*** Opening THE DATA ***

**src/sv/bba_pkg.sv**
```systemverilog
package bba_pkg;

    localparam int MAX_BLOCKS  = 4096;
    localparam int WORD_BITS   = 32;
    localparam int MAP_WORDS   = (MAX_BLOCKS + WORD_BITS - 1) / WORD_BITS;
    localparam int WORD_AW     = $clog2(MAP_WORDS);
    localparam int BIT_AW      = $clog2(WORD_BITS);
    localparam int BLK_W       = 12;
    localparam int CNT_W       = 13;
    localparam int COUNT_RESET = 4096;

    localparam logic OP_ALLOC = 1'b0;
    localparam logic OP_FREE  = 1'b1;

    typedef enum logic [1:0] {
        ST_OK          = 2'd0,
        ST_FULL        = 2'd1,
        ST_DOUBLE_FREE = 2'd2,
        ST_RANGE       = 2'd3
    } status_t;

    // controller to datapath
    typedef struct packed {
        logic start;
        logic read;
        logic finish_early;
        logic finish_scan;
    } cmd_t;

    // datapath to controller
    typedef struct packed {
        logic early_done;
        logic is_free;
        logic hit;
        logic last;
        logic out_free;
    } sts_t;

endpackage

```
**src/sv/bba_datapath.sv**
```systemverilog
module bba_datapath (
    input  logic                       aclk,
    input  logic                       aresetn,
    input  bba_pkg::cmd_t              cmd,
    output bba_pkg::sts_t              sts,
    input  logic                       in_opcode,
    input  logic [bba_pkg::BLK_W-1:0]  in_block,
    input  logic                       cfg_valid,
    input  logic [bba_pkg::CNT_W-1:0]  cfg_data,
    output logic                       out_valid,
    input  logic                       out_ready,
    output logic [bba_pkg::BLK_W-1:0]  out_block,
    output logic [1:0]                 out_status
);
    import bba_pkg::*;

    logic [CNT_W-1:0]     count_reg;
    logic [CNT_W-1:0]     limit;
    logic                 op_reg;
    logic [BLK_W-1:0]     blk_reg;
    logic [WORD_AW-1:0]   addr_reg;
    logic [WORD_AW-1:0]   eval_reg;
    logic [WORD_BITS-1:0] mem [MAP_WORDS];
    logic [MAP_WORDS-1:0] row_vld_reg;
    logic [WORD_BITS-1:0] rd_data_reg;
    logic                 rd_vld_reg;
    logic [WORD_BITS-1:0] word_eff;
    logic [CNT_W-1:0]     eval_end;
    logic [BIT_AW-1:0]    tail;
    logic [WORD_BITS-1:0] mask;
    logic [WORD_BITS-1:0] free_vec;
    logic [BIT_AW-1:0]    idx;
    logic                 hit;
    logic                 last;
    logic                 out_of_range;
    logic                 bit_used;
    logic                 wr_en;
    logic [WORD_BITS-1:0] wr_data;
    logic [BLK_W-1:0]     res_block;
    status_t              res_status;
    logic                 out_valid_reg;
    logic                 out_valid_next;
    logic [BLK_W-1:0]     out_block_reg;
    status_t              out_status_reg;
    logic                 finish;

    // block count register
    always_ff @(posedge aclk) begin
        if (!aresetn) begin
            count_reg <= CNT_W'(COUNT_RESET);
        end else if (cfg_valid) begin
            count_reg <= cfg_data;
        end
    end

    assign limit = (count_reg > CNT_W'(MAX_BLOCKS)) ? CNT_W'(MAX_BLOCKS) : count_reg;

    // request capture
    always_ff @(posedge aclk) begin
        if (cmd.start) begin
            op_reg  <= in_opcode;
            blk_reg <= in_block;
        end
    end

    // read address and word under test
    always_ff @(posedge aclk) begin
        if (cmd.start) begin
            addr_reg <= (in_opcode == OP_FREE) ? in_block[BLK_W-1:BIT_AW] : '0;
        end else if (cmd.read) begin
            addr_reg <= addr_reg + WORD_AW'(1);
            eval_reg <= addr_reg;
        end
    end

    // bitmap memory, registered read
    always_ff @(posedge aclk) begin
        if (cmd.read) begin
            rd_data_reg <= mem[addr_reg];
            rd_vld_reg  <= row_vld_reg[addr_reg];
        end
        if (wr_en) begin
            mem[eval_reg] <= wr_data;
        end
    end

    // row valid bits, unwritten rows read as all free
    always_ff @(posedge aclk) begin
        if (!aresetn) begin
            row_vld_reg <= '0;
        end else if (wr_en) begin
            row_vld_reg[eval_reg] <= 1'b1;
        end
    end

    assign word_eff = rd_vld_reg ? rd_data_reg : '0;

    // bits of this word that lie below the limit
    assign eval_end = CNT_W'({eval_reg, BIT_AW'(0)}) + CNT_W'(WORD_BITS);
    assign last     = (eval_end >= limit);
    assign tail     = limit[BIT_AW-1:0];
    assign mask     = (last && (tail != '0)) ? ((WORD_BITS'(1) << tail) - WORD_BITS'(1)) : '1;
    assign free_vec = ~word_eff & mask;
    assign hit      = |free_vec;

    // lowest free bit
    always_comb begin
        idx = '0;
        for (int i = WORD_BITS - 1; i >= 0; i--) begin
            if (free_vec[i]) begin
                idx = BIT_AW'(i);
            end
        end
    end

    assign out_of_range = ({1'b0, blk_reg} >= limit);
    assign bit_used     = word_eff[blk_reg[BIT_AW-1:0]];

    // result and write-back
    always_comb begin
        wr_en      = 1'b0;
        wr_data    = word_eff;
        res_block  = '0;
        res_status = ST_OK;
        if (cmd.finish_early) begin
            res_status = (op_reg == OP_FREE) ? ST_RANGE : ST_FULL;
        end else if (op_reg == OP_FREE) begin
            if (bit_used) begin
                wr_en   = cmd.finish_scan;
                wr_data = word_eff & ~(WORD_BITS'(1) << blk_reg[BIT_AW-1:0]);
            end else begin
                res_status = ST_DOUBLE_FREE;
            end
        end else if (hit) begin
            wr_en     = cmd.finish_scan;
            wr_data   = word_eff | (WORD_BITS'(1) << idx);
            res_block = {eval_reg, idx};
        end else begin
            res_status = ST_FULL;
        end
    end

    assign finish = cmd.finish_early | cmd.finish_scan;

    // output register
    always_comb begin
        out_valid_next = out_valid_reg;
        if (finish) begin
            out_valid_next = 1'b1;
        end else if (out_ready) begin
            out_valid_next = 1'b0;
        end
    end

    always_ff @(posedge aclk) begin
        if (!aresetn) begin
            out_valid_reg <= 1'b0;
        end else begin
            out_valid_reg <= out_valid_next;
        end
    end

    always_ff @(posedge aclk) begin
        if (finish) begin
            out_block_reg  <= res_block;
            out_status_reg <= res_status;
        end
    end

    assign out_valid  = out_valid_reg;
    assign out_block  = out_block_reg;
    assign out_status = out_status_reg;

    // status to controller
    assign sts.early_done = (op_reg == OP_FREE) ? out_of_range : (limit == '0);
    assign sts.is_free    = (op_reg == OP_FREE);
    assign sts.hit        = hit;
    assign sts.last       = last;
    assign sts.out_free   = !out_valid_reg || out_ready;

endmodule

```
**src/sv/bba_ctrl.sv**
```systemverilog
module bba_ctrl (
    input  logic          aclk,
    input  logic          aresetn,
    input  logic          in_valid,
    output logic          in_ready,
    input  bba_pkg::sts_t sts,
    output bba_pkg::cmd_t cmd
);
    import bba_pkg::*;

    typedef enum logic [2:0] {
        S_IDLE  = 3'b001,
        S_FETCH = 3'b010,
        S_SCAN  = 3'b100
    } state_t;

    state_t state_reg;
    state_t state_next;
    logic   scan_end;

    // a free ends on its one word, an allocate on a hit or the last word
    assign scan_end = sts.is_free || sts.hit || sts.last;

    // next state and commands
    always_comb begin
        state_next = state_reg;
        cmd        = '0;
        in_ready   = 1'b0;
        case (state_reg)
            S_IDLE: begin
                in_ready = 1'b1;
                if (in_valid) begin
                    cmd.start  = 1'b1;
                    state_next = S_FETCH;
                end
            end
            S_FETCH: begin
                if (sts.early_done) begin
                    if (sts.out_free) begin
                        cmd.finish_early = 1'b1;
                        state_next       = S_IDLE;
                    end
                end else begin
                    cmd.read   = 1'b1;
                    state_next = S_SCAN;
                end
            end
            S_SCAN: begin
                if (scan_end) begin
                    if (sts.out_free) begin
                        cmd.finish_scan = 1'b1;
                        state_next      = S_IDLE;
                    end
                end else begin
                    cmd.read = 1'b1;
                end
            end
            default: begin
                state_next = S_IDLE;
            end
        endcase
    end

    always_ff @(posedge aclk) begin
        if (!aresetn) begin
            state_reg <= S_IDLE;
        end else begin
            state_reg <= state_next;
        end
    end

endmodule

```
**src/sv/block_bitmap_allocator_top.sv**
```systemverilog
// channel   | direction | handshake          | contents
// s_        | in        | s_tvalid/s_tready  | tuser: opcode; tdata: block_number
// m_        | out       | m_tvalid/m_tready  | tdata: allocated_block, status
// cfg_      | in        | cfg_valid/cfg_ready| block_count
//
// a free reads only the word that holds its block; an allocate scans from word 0
// up to its first hit or the last word under min(count, 4096), through the one-word
// read port of the bitmap memory, which the scan walks one word per cycle.
// a free out of range, or an allocate at a count of 0, ends without reading the bitmap.
// reset marks every block free at once through per-row valid bits, no clearing pass.
// a finished result waits in the output register; the block stalls at its
// next finish only while that register is still full.
module block_bitmap_allocator_top (
    input  logic        aclk,
    input  logic        aresetn,
    input  logic        s_tvalid,
    output logic        s_tready,
    input  logic [15:0] s_tdata,   // [11:0] block_number, [15:12] zero
    input  logic [0:0]  s_tuser,   // [0] opcode
    output logic        m_tvalid,
    input  logic        m_tready,
    output logic [15:0] m_tdata,   // [11:0] allocated_block, [13:12] status, [15:14] zero
    input  logic        cfg_valid,
    output logic        cfg_ready,
    input  logic [12:0] cfg_data
);
    import bba_pkg::*;

    cmd_t             cmd;
    sts_t             sts;
    logic [BLK_W-1:0] out_block;
    logic [1:0]       out_status;

    // control
    bba_ctrl u_ctrl (
        .aclk     (aclk),
        .aresetn  (aresetn),
        .in_valid (s_tvalid),
        .in_ready (s_tready),
        .sts      (sts),
        .cmd      (cmd)
    );

    // bitmap and result path
    bba_datapath u_dp (
        .aclk       (aclk),
        .aresetn    (aresetn),
        .cmd        (cmd),
        .sts        (sts),
        .in_opcode  (s_tuser[0]),
        .in_block   (s_tdata[BLK_W-1:0]),
        .cfg_valid  (cfg_valid),
        .cfg_data   (cfg_data),
        .out_valid  (m_tvalid),
        .out_ready  (m_tready),
        .out_block  (out_block),
        .out_status (out_status)
    );

    assign cfg_ready = 1'b1;
    assign m_tdata   = {2'b00, out_status, out_block};

endmodule

```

*** Closing THE DATA ***

▶ [TRY IT] Among the lines of the data, which ones contain the word "under"? Show them.

▶ [SOLUTION FOR THIS EXERCISE]
    // read address and word under test
// up to its first hit or the last word under min(count, 4096), through the one-word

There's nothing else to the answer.